Au nombre des prestiges que je rejette, comme tout à fait incroyables, se trouve le cas d’un frère et d’une sœur palladistes de Constantinople, le mari et la femme, deux arméniens diabolisants. On dit qu’ils changent l’un et l’autre de sexe à volonté. Il pourrait n’y avoir là qu’une fantasmagorie diabolique, une illusion d’optique pour les spectateurs de cette œuvre de grand-rite ; mais, comme ceux-ci n’assistent pas, dit-on, à une séance de transformation où les personnages seraient impalpables, et comme, au contraire, on m’a ajouté qu’en leur état contre-nature ils se plaisent à opérer sur le pastos, ceci dépasse, à mon avis, les bornes de la vraisemblance, et je n’y vois qu’une comédie obscène.

On m’a raconté encore qu’à Alexandrie un triangle compte parmi ses membres un tout petit homme, presque un nain, qui, une fois par an, à jour fixe, opère un prestige singulier. Le 2 octobre, devant tous les frères et sœurs de son atelier, il se met complètement nu et monte sur une grande table ronde, où il tourne, tourne, en marchant à quatre pattes. Pendant qu’il se démène ainsi, son épine dorsale s’allonge, et l’appendice caudal qui lui pousse au coccyx est une superbe queue de renard ; les assistants, narre-t-on, peuvent tâter et se convaincre qu’il n’y a aucune supercherie. Puis, la queue de renard disparaît tout à coup. Mais c’est là encore, sans aucun doute, une légende fantaisiste.

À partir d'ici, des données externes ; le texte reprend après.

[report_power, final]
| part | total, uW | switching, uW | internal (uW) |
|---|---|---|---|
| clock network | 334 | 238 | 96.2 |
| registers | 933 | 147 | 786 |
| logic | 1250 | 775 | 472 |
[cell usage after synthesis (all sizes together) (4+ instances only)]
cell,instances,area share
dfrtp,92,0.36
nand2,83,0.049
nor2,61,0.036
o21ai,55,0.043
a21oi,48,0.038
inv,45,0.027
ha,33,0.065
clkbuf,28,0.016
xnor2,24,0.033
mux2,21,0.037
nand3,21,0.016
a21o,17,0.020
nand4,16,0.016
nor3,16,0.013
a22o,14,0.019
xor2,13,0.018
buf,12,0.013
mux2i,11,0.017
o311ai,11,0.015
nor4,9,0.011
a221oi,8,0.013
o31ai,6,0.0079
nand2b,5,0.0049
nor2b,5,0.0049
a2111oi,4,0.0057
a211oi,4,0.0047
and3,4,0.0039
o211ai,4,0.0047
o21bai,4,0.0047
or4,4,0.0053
$ cat src/hw/rtl/ray_box_slab_intersect_macros.svh
// ----------------------------------------------------------------------------
// ray box slab intersect assertion macros
// shared concurrent assertion forms, clocked on aclk, off during reset
// ----------------------------------------------------------------------------
`ifndef RAY_BOX_SLAB_INTERSECT_MACROS_SVH
`define RAY_BOX_SLAB_INTERSECT_MACROS_SVH

// same-cycle implication
`define RBSI_ASSERT_NOW(label, ante, cons) \
    label: assert property (@(posedge aclk) disable iff (!aresetn) (ante) |-> (cons)) \
        else $error("rbsi assertion failed");

// next-cycle implication
`define RBSI_ASSERT_NEXT(label, ante, cons) \
    label: assert property (@(posedge aclk) disable iff (!aresetn) (ante) |=> (cons)) \
        else $error("rbsi assertion failed");

`endif

$ cat src/hw/rtl/rbsi_pkg.sv
// ----------------------------------------------------------------------------
// rbsi_pkg
// shared types, constants and helpers of the ray box slab intersect block
// ----------------------------------------------------------------------------
package rbsi_pkg;

    localparam int AXES      = 3;
    localparam int DIV_STEPS = 32;
    // init stage, one stage per quotient bit, saturating output stage
    localparam int DIV_LAT   = DIV_STEPS + 2;

    localparam logic [7:0] REG_HALF_SIZE = 8'd0;
    localparam logic [7:0] REG_EPSILON   = 8'd1;

    localparam logic [30:0] HALF_SIZE_RST = 31'd32768;
    localparam logic [15:0] EPSILON_RST   = 16'd7;

    localparam logic [31:0] Q_MAX = 32'h7fff_ffff;
    localparam logic [31:0] Q_MIN = 32'h8000_0000;

    // divider operand: numerator magnitude in units of 2^-16, divisor magnitude
    typedef struct packed {
        logic [32:0] mag;
        logic [31:0] den;
        logic        neg;
    } div_op_t;

    // per item side data carried alongside the dividers
    typedef struct packed {
        logic                  valid;
        logic [AXES-1:0][31:0] org;
        logic [AXES-1:0][31:0] dir;
        logic [AXES-1:0]       par;
        logic [AXES-1:0]       ins;
    } side_t;

    function automatic logic [31:0] sat32(input logic signed [49:0] v);
        logic [31:0] r;
        if (v > $signed({18'd0, Q_MAX})) begin
            r = Q_MAX;
        end else if (v < $signed({{18{1'b1}}, Q_MIN})) begin
            r = Q_MIN;
        end else begin
            r = v[31:0];
        end
        return r;
    endfunction

endpackage

$ cat src/hw/rtl/rbsi_div_pipe.sv
// ----------------------------------------------------------------------------
// rbsi_div_pipe
// pipelined restoring divider, one quotient bit per stage, saturating q16.16
// ----------------------------------------------------------------------------
module rbsi_div_pipe import rbsi_pkg::*; (
    input  logic        aclk,
    input  logic        en,
    input  div_op_t     op,
    output logic [31:0] quo
);

    logic [31:0] rem_reg [0:DIV_STEPS];
    logic [31:0] q_reg   [0:DIV_STEPS];
    logic [31:0] den_reg [0:DIV_STEPS];
    logic [15:0] lo_reg  [0:DIV_STEPS];
    logic        sat_reg [0:DIV_STEPS];
    logic        neg_reg [0:DIV_STEPS];
    logic [31:0] quo_reg;

    // quotient of 2^32 or more saturates anyway, so start from the top 17 bits
    always_ff @(posedge aclk) begin
        if (en) begin
            rem_reg[0] <= {15'd0, op.mag[32:16]};
            q_reg[0]   <= '0;
            den_reg[0] <= op.den;
            lo_reg[0]  <= op.mag[15:0];
            sat_reg[0] <= {15'd0, op.mag[32:16]} >= op.den;
            neg_reg[0] <= op.neg;
        end
    end

    for (genvar k = 0; k < DIV_STEPS; k++) begin : g_step
        logic        nbit;
        logic [32:0] trial;
        logic        take;
        assign nbit  = (k < 16) ? lo_reg[k][15 - (k % 16)] : 1'b0;
        assign trial = {rem_reg[k], nbit};
        assign take  = trial >= {1'b0, den_reg[k]};
        always_ff @(posedge aclk) begin
            if (en) begin
                rem_reg[k+1] <= take ? 32'(trial - {1'b0, den_reg[k]}) : trial[31:0];
                q_reg[k+1]   <= {q_reg[k][30:0], take};
                den_reg[k+1] <= den_reg[k];
                lo_reg[k+1]  <= lo_reg[k];
                sat_reg[k+1] <= sat_reg[k];
                neg_reg[k+1] <= neg_reg[k];
            end
        end
    end

    always_ff @(posedge aclk) begin
        if (en) begin
            if (!neg_reg[DIV_STEPS]) begin
                quo_reg <= (sat_reg[DIV_STEPS] || q_reg[DIV_STEPS][31]) ? Q_MAX
                                                                         : q_reg[DIV_STEPS];
            end else if (sat_reg[DIV_STEPS] || q_reg[DIV_STEPS] > Q_MIN) begin
                quo_reg <= Q_MIN;
            end else begin
                quo_reg <= 32'(-q_reg[DIV_STEPS]);
            end
        end
    end

    assign quo = quo_reg;

endmodule
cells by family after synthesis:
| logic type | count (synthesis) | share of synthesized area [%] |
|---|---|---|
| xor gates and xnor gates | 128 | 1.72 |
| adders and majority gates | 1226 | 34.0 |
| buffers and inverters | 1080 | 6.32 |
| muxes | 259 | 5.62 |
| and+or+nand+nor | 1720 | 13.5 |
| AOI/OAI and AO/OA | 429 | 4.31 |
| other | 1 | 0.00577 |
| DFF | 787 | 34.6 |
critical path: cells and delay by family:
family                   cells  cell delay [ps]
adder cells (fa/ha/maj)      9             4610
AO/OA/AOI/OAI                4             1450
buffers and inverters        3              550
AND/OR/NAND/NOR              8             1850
File: config.mk
export PLATFORM = sky130hd
export DESIGN_NAME = sah_fifo
export DESIGN_NICKNAME = d
export VERILOG_FILES = /design/src/sv/sah_fifo.sv
export SDC_FILE = /design/constraint.sdc
export NUM_CORES = 1
export LEC_CHECK = 0
export BUFFER_PORTS_ARGS = -buffer_cell sky130_fd_sc_hd__buf_2
export CAP_MARGIN = 20
export CORE_UTILIZATION = 45
export DETAILED_ROUTE_END_ITERATION = 10
export HOLD_SLACK_MARGIN = 0.06
export PLACE_DENSITY = 0.71
export SLEW_MARGIN = 25
export SYNTH_ARGS = -nofsm -noshare
export SYNTH_HDL_FRONTEND = slang
export SYNTH_SLANG_ARGS = --single-unit
File: constraint.sdc
create_clock -name clk -period 1.5 [get_ports clk]
set_input_delay 0.15 -clock clk [delete_from_list [all_inputs] [get_ports clk]]
set_output_delay 0.15 -clock clk [all_outputs]
set_load 0.1 [all_outputs]
[src/sv/sah_pkg.sv]
package sah_pkg;

	// Default sizes of the stores.
	localparam int DEF_MODULE_ENTRIES  = 512;
	localparam int DEF_PAGE_ENTRIES    = 4096;
	localparam int DEF_FULL_BUCKETS    = 4096;
	localparam int DEF_FULL_SHIFT_BITS = 10;
	localparam int DEF_FINE_SHIFT_BITS = 4;
	localparam int DEF_FINE_BUCKETS    = 768;

	// Page number is the module offset divided by 4 KB.
	localparam int PAGE_SHIFT = 12;
	localparam int PAGE_W     = 32 - PAGE_SHIFT;

	localparam logic [1:0] REQ_LOAD   = 2'd0;
	localparam logic [1:0] REQ_COUNT  = 2'd1;
	localparam logic [1:0] REQ_SAMPLE = 2'd2;
	localparam logic [1:0] REQ_READ   = 2'd3;

	localparam logic [2:0] SEL_MODULE = 3'd0;
	localparam logic [2:0] SEL_PAGE   = 3'd1;
	localparam logic [2:0] SEL_FULL   = 3'd2;
	localparam logic [2:0] SEL_FINE   = 3'd3;
	localparam logic [2:0] SEL_TOTAL  = 3'd4;

	localparam logic [1:0] PS_BUMP = 2'd0;
	localparam logic [1:0] PS_NEW  = 2'd1;
	localparam logic [1:0] PS_DROP = 2'd2;

	localparam logic [1:0] CFG_FULL_MAP  = 2'd0;
	localparam logic [1:0] CFG_FINE_MOD  = 2'd1;
	localparam logic [1:0] CFG_FINE_BASE = 2'd2;

	localparam logic [9:0]  MREG_RESET      = 10'd512;
	localparam logic [31:0] FINE_BASE_RESET = 32'h0007_6000;

	localparam int TOT_ALL     = 0;
	localparam int TOT_UNKNOWN = 1;
	localparam int TOT_FULL    = 2;
	localparam int TOT_FINE    = 3;

	typedef enum logic [2:0] {
		OP_LOAD,
		OP_COUNT,
		OP_SAMPLE,
		OP_READ,
		OP_REJECT
	} op_t;

	typedef struct packed {
		op_t         op;
		logic [11:0] slot;
		logic [31:0] address;
		logic [31:0] span;
		logic [2:0]  table_select;
	} req_t;

	typedef struct packed {
		logic        module_hit;
		logic [8:0]  module_index;
		logic [31:0] offset;
		logic [1:0]  page_status;
		logic [63:0] count_value;
		logic [8:0]  entry_module;
		logic [19:0] entry_page;
		logic        status;
	} res_t;

	typedef struct packed {
		logic [9:0]  full_map_module;
		logic [9:0]  fine_window_module;
		logic [31:0] fine_window_base;
	} cfg_t;

	typedef enum logic [3:0] {
		ST_CLEAR,
		ST_IDLE,
		ST_DISPATCH,
		ST_SCAN_RD,
		ST_SCAN_CMP,
		ST_MOD_WR,
		ST_FULL_WR,
		ST_FINE_WR,
		ST_PAGE_RD,
		ST_PAGE_CMP,
		ST_HIT_WR,
		ST_INSERT,
		ST_READ_CAP,
		ST_EMIT
	} eng_state_t;

endpackage

[src/sv/sah_fifo.sv]
module sah_fifo #(
	parameter int W     = 8,
	parameter int DEPTH = 2
) (
	input  logic         clk,
	input  logic         arst_n,
	input  logic         push,
	input  logic [W-1:0] wdata,
	output logic         full,
	input  logic         pop,
	output logic [W-1:0] rdata,
	output logic         empty
);

	localparam int AW = (DEPTH > 1) ? $clog2(DEPTH) : 1;
	localparam int CW = $clog2(DEPTH + 1);

	logic [W-1:0]  mem_q [DEPTH];
	logic [AW-1:0] wp_q, rp_q;
	logic [CW-1:0] cnt_q;
	logic          do_push, do_pop;

	assign full    = (cnt_q == CW'(DEPTH));
	assign empty   = (cnt_q == '0);
	assign do_push = push && !full;
	assign do_pop  = pop && !empty;
	assign rdata   = mem_q[rp_q];

	always_ff @(posedge clk or negedge arst_n) begin
		if (!arst_n) begin
			wp_q  <= '0;
			rp_q  <= '0;
			cnt_q <= '0;
		end else begin
			if (do_push) begin
				wp_q <= (wp_q == AW'(DEPTH - 1)) ? '0 : wp_q + 1'b1;
			end
			if (do_pop) begin
				rp_q <= (rp_q == AW'(DEPTH - 1)) ? '0 : rp_q + 1'b1;
			end
			if (do_push && !do_pop) begin
				cnt_q <= cnt_q + 1'b1;
			end else if (do_pop && !do_push) begin
				cnt_q <= cnt_q - 1'b1;
			end
		end
	end

	always_ff @(posedge clk) begin
		if (do_push) begin
			mem_q[wp_q] <= wdata;
		end
	end

endmodule

[src/sv/sah_front.sv]
module sah_front import sah_pkg::*; #(
	parameter int MODULE_ENTRIES = DEF_MODULE_ENTRIES
) (
	input  logic        clk,
	input  logic        arst_n,
	input  logic        push,
	output logic        full,
	input  logic [1:0]  req_type,
	input  logic [11:0] slot,
	input  logic [31:0] address,
	input  logic [31:0] span,
	input  logic [2:0]  table_select,
	output logic        rq_valid,
	output req_t        rq,
	input  logic        rq_pop
);

	req_t  cls;
	logic  rq_empty;
	logic [31:0] slot32;

	// Range checks on loads and counts need no state, so they are settled here.
	always_comb begin
		slot32           = 32'(slot);
		cls.slot         = slot;
		cls.address      = address;
		cls.span         = span;
		cls.table_select = table_select;
		unique case (req_type)
			REQ_LOAD:   cls.op = (slot32 < 32'(MODULE_ENTRIES)) ? OP_LOAD : OP_REJECT;
			REQ_COUNT:  cls.op = (slot32 <= 32'(MODULE_ENTRIES)) ? OP_COUNT : OP_REJECT;
			REQ_SAMPLE: cls.op = OP_SAMPLE;
			default:    cls.op = OP_READ;
		endcase
	end

	sah_fifo #(.W($bits(req_t)), .DEPTH(2)) u_q (
		.clk   (clk),
		.arst_n(arst_n),
		.push  (push),
		.wdata (cls),
		.full  (full),
		.pop   (rq_pop),
		.rdata (rq),
		.empty (rq_empty)
	);

	assign rq_valid = !rq_empty;

endmodule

Dans le Palladisme, comme ailleurs, il y a une sorte d’émulation, un esprit de gloriole, qui amène l’invention de récits exagérés. Tel visiteur, venant dans un triangle étranger et y assistant à une œuvre de grand-rite, dit souvent, à la sortie, en causant : « Oh ! chez nous, nous avons tel frère ou telle sœur, qui, en état de pénétration, opère tel et tel prodiges, bien plus merveilleux que ce que je viens de voir ici ». C’est l’éternelle histoire du marseillais et du gascon, qui, chacun, renchérissent sur ce qui leur est arrivé.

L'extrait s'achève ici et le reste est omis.